Geography
- Location: Baltimore, Maryland, United States
- Coordinates: 39°17′25″N 76°37′32″W﻿ / ﻿39.29028°N 76.62556°W

Organization
- Type: Specialist

Services
- Speciality: Psychiatric hospital

History
- Opened: 1976
- Closed: October 1, 2009

Links
- Lists: Hospitals in Maryland

= Walter P Carter Center =

The Walter P. Carter Center was a psychiatric hospital in Baltimore, Maryland.
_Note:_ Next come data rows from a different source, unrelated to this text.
<file path="src/pmdl_pkg.sv">
// Purpose: Shared constants for the path data link register bus and its two ends
// Assumes: One 25 MHz clock, asynchronous active-high reset
// Notes: Byte register map on the device side, word map on the APB side
package pmdl_pkg;
  // Device register offsets
  localparam logic [5:0]  ADDR_MASKS    = 6'h35;
  localparam logic [5:0]  ADDR_RSVD     = 6'h36;
  localparam logic [5:0]  ADDR_TX_FIFO  = 6'h37;
  localparam logic [5:0]  ADDR_RX_FIFO  = 6'h38;
  localparam logic [5:0]  ADDR_RX_LEN   = 6'h39;
  localparam logic [5:0]  ADDR_RX_FILL  = 6'h3a;
  localparam logic [5:0]  ADDR_FCS_LO   = 6'h3b;
  localparam logic [5:0]  ADDR_CTRL     = 6'h3d;
  localparam logic [5:0]  ADDR_CNT_HI   = 6'h3e;
  // Field positions
  localparam int          MASK_TX_MSG   = 0;
  localparam int          MASK_TX_FIFO  = 1;
  localparam int          MASK_RX_LSB   = 3;
  localparam int          CTRL_RX_EN    = 4;
  localparam int          CTRL_IRQ_POL  = 6;
  // Reset values
  localparam logic [7:0]  MASKS_RST     = 8'h00;
  localparam logic [7:0]  CTRL_RST      = 8'h00;
  // Timing and sizes
  localparam logic [15:0] BIT_DIV       = 16'h0004;
  localparam int          FIFO_DEPTH    = 128;
  localparam logic [15:0] FCS_MAX       = 16'hffff;
  localparam logic [8:0]  LEN_SAT       = 9'h100;
  // APB map of the host controller
  localparam logic [11:0] APB_CMD       = 12'h000;
  localparam logic [11:0] APB_STATUS    = 12'h004;
  localparam logic [11:0] APB_RESULT    = 12'h008;
  localparam int          CMD_ADDR_LSB  = 0;
  localparam int          CMD_DATA_LSB  = 8;
  localparam int          CMD_OP_LSB    = 16;
  localparam logic [2:0]  OP_WRITE      = 3'h1;
  localparam logic [2:0]  OP_READ       = 3'h2;
  localparam logic [2:0]  OP_READ16     = 3'h3;
  localparam logic [2:0]  OP_FLUSH      = 3'h4;
endpackage

</file>
<file path="src/pmdl_if.sv">
// Purpose: Parallel register bus between host controller and device
// Assumes: Both ends on one clock; strobes are one-cycle pulses
// Notes: Read data is valid from the edge after the read strobe
`timescale 1ns/1ps
interface pmdl_if;
  logic [5:0] reg_addr;
  logic [7:0] reg_wdata;
  logic       reg_wr;
  logic       reg_rd;
  logic [7:0] reg_rdata;
  logic       irq_pin;
  modport dev  (input reg_addr, input reg_wdata, input reg_wr, input reg_rd,
                output reg_rdata, output irq_pin);
  modport host (output reg_addr, output reg_wdata, output reg_wr, output reg_rd,
                input reg_rdata, input irq_pin);
endinterface

</file>
<file path="src/pmdl_byte_fifo.sv">
// Purpose: Synchronous byte FIFO with fill count
// Assumes: Push when full and pop when empty are dropped
// Notes: Read data is combinational from the head entry
`timescale 1ns/1ps
module pmdl_byte_fifo #(
  parameter int WIDTH = 8,
  parameter int DEPTH = 128,
  parameter int CW    = $clog2(DEPTH + 1)
) (
  // Clock and reset
  input  wire logic             clk,
  input  wire logic             sys_rst,
  // Fill side
  input  wire logic             push,
  input  wire logic [WIDTH-1:0] push_data,
  // Drain side
  input  wire logic             pop,
  output logic      [WIDTH-1:0] pop_data,
  // Status
  output logic                  full,
  output logic                  empty,
  output logic      [CW-1:0]    count
);
  localparam int AW = (DEPTH > 1) ? $clog2(DEPTH) : 1;

  logic [WIDTH-1:0] mem [DEPTH];
  logic [AW-1:0]    wr_ptr_r;
  logic [AW-1:0]    rd_ptr_r;
  logic [CW-1:0]    count_r;
  logic             do_push;
  logic             do_pop;

  assign full     = (count_r == CW'(DEPTH));
  assign empty    = (count_r == '0);
  assign count    = count_r;
  assign pop_data = mem[rd_ptr_r];
  assign do_push  = push && !full;
  assign do_pop   = pop && !empty;

  always_ff @(posedge clk)
  begin
    if (do_push)
      mem[wr_ptr_r] <= push_data;
  end

  always_ff @(posedge clk or posedge sys_rst)
  begin
    if (sys_rst)
    begin
      wr_ptr_r <= '0;
      rd_ptr_r <= '0;
      count_r  <= '0;
    end
    else
    begin
      if (do_push)
        wr_ptr_r <= (wr_ptr_r == AW'(DEPTH - 1)) ? '0 : wr_ptr_r + 1'b1;
      if (do_pop)
        rd_ptr_r <= (rd_ptr_r == AW'(DEPTH - 1)) ? '0 : rd_ptr_r + 1'b1;
      // Full blocks the push, so the count never passes capacity
      if (do_push && !do_pop)
        count_r <= count_r + 1'b1;
      else if (do_pop && !do_push)
        count_r <= count_r - 1'b1;
    end
  end
endmodule

</file>
<file path="src/pmdl_dev_end.sv">
// Purpose: Device end: data link registers, tx serializer, rx byte assembly
// Assumes: Link bits and frame events arrive synchronous to clk
// Notes: Flag, stuffing and checksum logic sit outside this module
//
// Register access over APB is this design's own decision.
`timescale 1ns/1ps
module pmdl_dev_end #(
  parameter int DEPTH = pmdl_pkg::FIFO_DEPTH
) (
  // Clock and reset
  input  wire logic       clk,
  input  wire logic       sys_rst,
  // Register bus
  pmdl_if.dev             bus,
  // Pending requests held outside
  input  wire logic [7:0] irq_req,
  // Transmit link
  output logic            tx_bit,
  output logic            tx_busy,
  // Receive link, destuffed
  input  wire logic       rx_bit,
  input  wire logic       rx_bit_valid,
  input  wire logic       rx_frame_end,
  input  wire logic       rx_frame_good,
  input  wire logic       rx_fcs_bad,
  // Line alarms
  input  wire logic       ds3_los,
  input  wire logic       ds3_oof,
  input  wire logic       ds3_ais,
  input  wire logic       ds3_idle,
  // Request to the counter request register
  output logic            checksum_count_saturated_req
);
  import pmdl_pkg::*;

  localparam int CW = $clog2(DEPTH + 1);

  typedef enum logic {TX_IDLE, TX_SHIFT} tx_state_t;

  logic [7:0]  masks_r;
  logic [7:0]  ctrl_r;
  logic [7:0]  len_r;
  logic [7:0]  cnt_hi_r;
  logic [7:0]  rdata_r;
  logic [15:0] fcs_cnt_r;
  logic        irq_r;
  logic        sat_r;
  logic [15:0] div_r;
  logic        bit_tick;
  tx_state_t   tx_state_r;
  logic [7:0]  tx_sr_r;
  logic [2:0]  tx_left_r;
  logic        tx_bit_r;
  logic [7:0]  rx_sr_r;
  logic [2:0]  rx_cnt_r;
  logic [8:0]  frm_bytes_r;
  logic        rx_en;
  logic        rx_push;
  logic [7:0]  rx_byte;
  logic        tx_pop;
  logic [7:0]  tx_head;
  logic        tx_empty;
  logic [7:0]  rx_head;
  logic [CW-1:0] rx_count;
  logic        rd_rx;
  logic        rd_len;
  logic        rd_lo;
  logic        fcs_inc;
  logic [7:0]  req_eff;

  assign rx_en   = ctrl_r[CTRL_RX_EN];
  assign rd_rx   = bus.reg_rd && (bus.reg_addr == ADDR_RX_FIFO);
  assign rd_len  = bus.reg_rd && (bus.reg_addr == ADDR_RX_LEN);
  assign rd_lo   = bus.reg_rd && (bus.reg_addr == ADDR_FCS_LO);
  assign rx_byte = {rx_bit, rx_sr_r[7:1]};
  assign rx_push = rx_en && rx_bit_valid && (rx_cnt_r == 3'h7);
  assign fcs_inc = rx_fcs_bad && rx_en && !(ds3_los || ds3_oof || ds3_ais || ds3_idle);

  ////////////////////////////////////////////////////////////////////////////
  // FIFOs

  pmdl_byte_fifo #(.WIDTH(8), .DEPTH(DEPTH), .CW(CW)) u_tx_fifo (
    .clk       (clk),
    .sys_rst   (sys_rst),
    .push      (bus.reg_wr && (bus.reg_addr == ADDR_TX_FIFO)),
    .push_data (bus.reg_wdata),
    .pop       (tx_pop),
    .pop_data  (tx_head),
    .full      (),
    .empty     (tx_empty),
    .count     ()
  );

  pmdl_byte_fifo #(.WIDTH(8), .DEPTH(DEPTH), .CW(CW)) u_rx_fifo (
    .clk       (clk),
    .sys_rst   (sys_rst),
    .push      (rx_push),
    .push_data (rx_byte),
    .pop       (rd_rx),
    .pop_data  (rx_head),
    .full      (),
    .empty     (),
    .count     (rx_count)
  );

  ////////////////////////////////////////////////////////////////////////////
  // Control registers

  always_ff @(posedge clk or posedge sys_rst)
  begin
    if (sys_rst)
      masks_r <= MASKS_RST;
    else if (bus.reg_wr && (bus.reg_addr == ADDR_MASKS))
      masks_r <= bus.reg_wdata;
  end

  always_ff @(posedge clk or posedge sys_rst)
  begin
    if (sys_rst)
      ctrl_r <= CTRL_RST;
    else if (bus.reg_wr && (bus.reg_addr == ADDR_CTRL))
      ctrl_r <= bus.reg_wdata;
  end

  ////////////////////////////////////////////////////////////////////////////
  // Read data

  always_ff @(posedge clk or posedge sys_rst)
  begin
    if (sys_rst)
      rdata_r <= 8'h00;
    else if (bus.reg_rd)
    begin
      case (bus.reg_addr)
        ADDR_MASKS:   rdata_r <= masks_r;
        ADDR_RX_FIFO: rdata_r <= rx_head;
        ADDR_RX_LEN:  rdata_r <= len_r;
        ADDR_RX_FILL: rdata_r <= 8'(rx_count);
        ADDR_FCS_LO:  rdata_r <= fcs_cnt_r[7:0];
        ADDR_CNT_HI:  rdata_r <= cnt_hi_r;
        ADDR_CTRL:    rdata_r <= ctrl_r;
        default:      rdata_r <= 8'h00;
      endcase
    end
  end

  ////////////////////////////////////////////////////////////////////////////
  // Interrupt pin

  always_comb
  begin
    req_eff = irq_req;
    if (!rx_en)
      req_eff[7:MASK_RX_LSB] = '0;
  end

  // Registered so the pin never glitches while masks change
  always_ff @(posedge clk or posedge sys_rst)
  begin
    if (sys_rst)
      irq_r <= 1'b0;
    else
      irq_r <= (|(masks_r & req_eff)) ^ ctrl_r[CTRL_IRQ_POL];
  end

  ////////////////////////////////////////////////////////////////////////////
  // Transmit serializer

  always_ff @(posedge clk or posedge sys_rst)
  begin
    if (sys_rst)
      div_r <= 16'h0000;
    else if (div_r == BIT_DIV - 16'h0001)
      div_r <= 16'h0000;
    else
      div_r <= div_r + 16'h0001;
  end

  assign bit_tick = (div_r == BIT_DIV - 16'h0001);
  assign tx_pop   = bit_tick && !tx_empty && (tx_state_r == TX_IDLE || tx_left_r == 3'h0);

  always_ff @(posedge clk or posedge sys_rst)
  begin
    if (sys_rst)
    begin
      tx_state_r <= TX_IDLE;
      tx_sr_r    <= 8'h00;
      tx_left_r  <= 3'h0;
      tx_bit_r   <= 1'b1;
    end
    else if (bit_tick)
    begin
      case (tx_state_r)
        TX_SHIFT:
        begin
          if (tx_left_r != 3'h0)
          begin
            tx_bit_r  <= tx_sr_r[0];
            tx_sr_r   <= {1'b0, tx_sr_r[7:1]};
            tx_left_r <= tx_left_r - 3'h1;
          end
          else if (tx_pop)
          begin
            tx_bit_r  <= tx_head[0];
            tx_sr_r   <= {1'b0, tx_head[7:1]};
            tx_left_r <= 3'h7;
          end
          else
          begin
            tx_bit_r   <= 1'b1;
            tx_state_r <= TX_IDLE;
          end
        end
        default:
        begin
          if (tx_pop)
          begin
            tx_bit_r   <= tx_head[0];
            tx_sr_r    <= {1'b0, tx_head[7:1]};
            tx_left_r  <= 3'h7;
            tx_state_r <= TX_SHIFT;
          end
          else
            tx_bit_r <= 1'b1;
        end
      endcase
    end
  end

  assign tx_bit  = tx_bit_r;
  assign tx_busy = (tx_state_r == TX_SHIFT);

  ////////////////////////////////////////////////////////////////////////////
  // Receive byte assembly

  always_ff @(posedge clk or posedge sys_rst)
  begin
    if (sys_rst)
    begin
      rx_sr_r  <= 8'h00;
      rx_cnt_r <= 3'h0;
    end
    else if (!rx_en || rx_frame_end)
      rx_cnt_r <= 3'h0;
    else if (rx_bit_valid)
    begin
      rx_sr_r  <= rx_byte;
      rx_cnt_r <= rx_cnt_r + 3'h1;
    end
  end

  // Byte count of the frame in progress, held at 256 once passed
  always_ff @(posedge clk or posedge sys_rst)
  begin
    if (sys_rst)
      frm_bytes_r <= 9'h000;
    else if (rx_frame_end || !rx_en)
      frm_bytes_r <= 9'h000;
    else if (rx_push && frm_bytes_r != LEN_SAT)
      frm_bytes_r <= frm_bytes_r + 9'h001;
  end

  // Load wins over the read clear so no frame length is lost
  always_ff @(posedge clk or posedge sys_rst)
  begin
    if (sys_rst)
      len_r <= 8'h00;
    else if (rx_frame_end && rx_en)
    begin
      if (rx_frame_good && (frm_bytes_r == 9'h000 || frm_bytes_r[8]))
        len_r <= 8'hff;
      else
        len_r <= frm_bytes_r[7:0];
    end
    else if (rd_len)
      len_r <= 8'h00;
  end

  ////////////////////////////////////////////////////////////////////////////
  // Checksum error counter

  always_ff @(posedge clk or posedge sys_rst)
  begin
    if (sys_rst)
    begin
      fcs_cnt_r <= 16'h0000;
      cnt_hi_r  <= 8'h00;
    end
    else if (rd_lo)
    begin
      cnt_hi_r  <= fcs_cnt_r[15:8];
      fcs_cnt_r <= fcs_inc ? 16'h0001 : 16'h0000;
    end
    else if (fcs_inc && fcs_cnt_r != FCS_MAX)
      fcs_cnt_r <= fcs_cnt_r + 16'h0001;
  end

  always_ff @(posedge clk or posedge sys_rst)
  begin
    if (sys_rst)
      sat_r <= 1'b0;
    else
      sat_r <= fcs_inc && !rd_lo && (fcs_cnt_r == FCS_MAX - 16'h0001);
  end

  assign checksum_count_saturated_req = sat_r;
  assign bus.reg_rdata                = rdata_r;
  assign bus.irq_pin                  = irq_r;
endmodule

</file>
<file path="src/flat_wrapper.sv">
// flat-port wrapper written by rule: the top's interface ports become plain ports
module pmdl_dev_end_flat import pmdl_pkg::*;
#(
  parameter int DEPTH = pmdl_pkg::FIFO_DEPTH
)
  (clk, sys_rst, irq_req, tx_bit, tx_busy, rx_bit, rx_bit_valid, rx_frame_end, rx_frame_good, rx_fcs_bad, ds3_los, ds3_oof, ds3_ais, ds3_idle, checksum_count_saturated_req, bus_reg_addr, bus_reg_wdata, bus_reg_wr, bus_reg_rd, bus_reg_rdata, bus_irq_pin);
  pmdl_if bus_i ();
  input  wire logic clk;
  input  wire logic sys_rst;
  input  wire logic [7:0] irq_req;
  output logic tx_bit;
  output logic tx_busy;
  input  wire logic rx_bit;
  input  wire logic rx_bit_valid;
  input  wire logic rx_frame_end;
  input  wire logic rx_frame_good;
  input  wire logic rx_fcs_bad;
  input  wire logic ds3_los;
  input  wire logic ds3_oof;
  input  wire logic ds3_ais;
  input  wire logic ds3_idle;
  output logic checksum_count_saturated_req;
  input wire logic [$bits(bus_i.reg_addr)-1:0] bus_reg_addr;
  input wire logic [$bits(bus_i.reg_wdata)-1:0] bus_reg_wdata;
  input wire logic [$bits(bus_i.reg_wr)-1:0] bus_reg_wr;
  input wire logic [$bits(bus_i.reg_rd)-1:0] bus_reg_rd;
  output wire logic [$bits(bus_i.reg_rdata)-1:0] bus_reg_rdata;
  output wire logic [$bits(bus_i.irq_pin)-1:0] bus_irq_pin;
  assign bus_i.reg_addr = bus_reg_addr;
  assign bus_i.reg_wdata = bus_reg_wdata;
  assign bus_i.reg_wr = bus_reg_wr;
  assign bus_i.reg_rd = bus_reg_rd;
  assign bus_reg_rdata = bus_i.reg_rdata;
  assign bus_irq_pin = bus_i.irq_pin;
  pmdl_dev_end #(.DEPTH(DEPTH)) u_core (.clk(clk), .sys_rst(sys_rst), .bus(bus_i), .irq_req(irq_req), .tx_bit(tx_bit), .tx_busy(tx_busy), .rx_bit(rx_bit), .rx_bit_valid(rx_bit_valid), .rx_frame_end(rx_frame_end), .rx_frame_good(rx_frame_good), .rx_fcs_bad(rx_fcs_bad), .ds3_los(ds3_los), .ds3_oof(ds3_oof), .ds3_ais(ds3_ais), .ds3_idle(ds3_idle), .checksum_count_saturated_req(checksum_count_saturated_req));
endmodule
</file>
It was founded in 1976 and ceased operating as a hospital on October 1, 2009. The facility was named in memory of the Baltimore civil rights leader, Walter P. Carter and it was considered to be a national model of community-based psychiatric treatment when it opened. At one time the center provided both inpatient and outpatient psychiatric services to adults and adolescents. It also ran an urgent care psychiatric evaluation walk-in department and a brief-stay emergency treatment unit. Other services that were offered at the Carter Center were outpatient chemical dependency treatment and residential services for the intellectually disabled.

The Carter Center was operated by the State of Maryland.

The Walter P. Carter Center is now an outpatient facility that is part of the University of Maryland Medical System. Located at 701 West Pratt Street in Baltimore, it offers outpatient mental health and addiction services in one location to all ages, including children, adults and the elderly.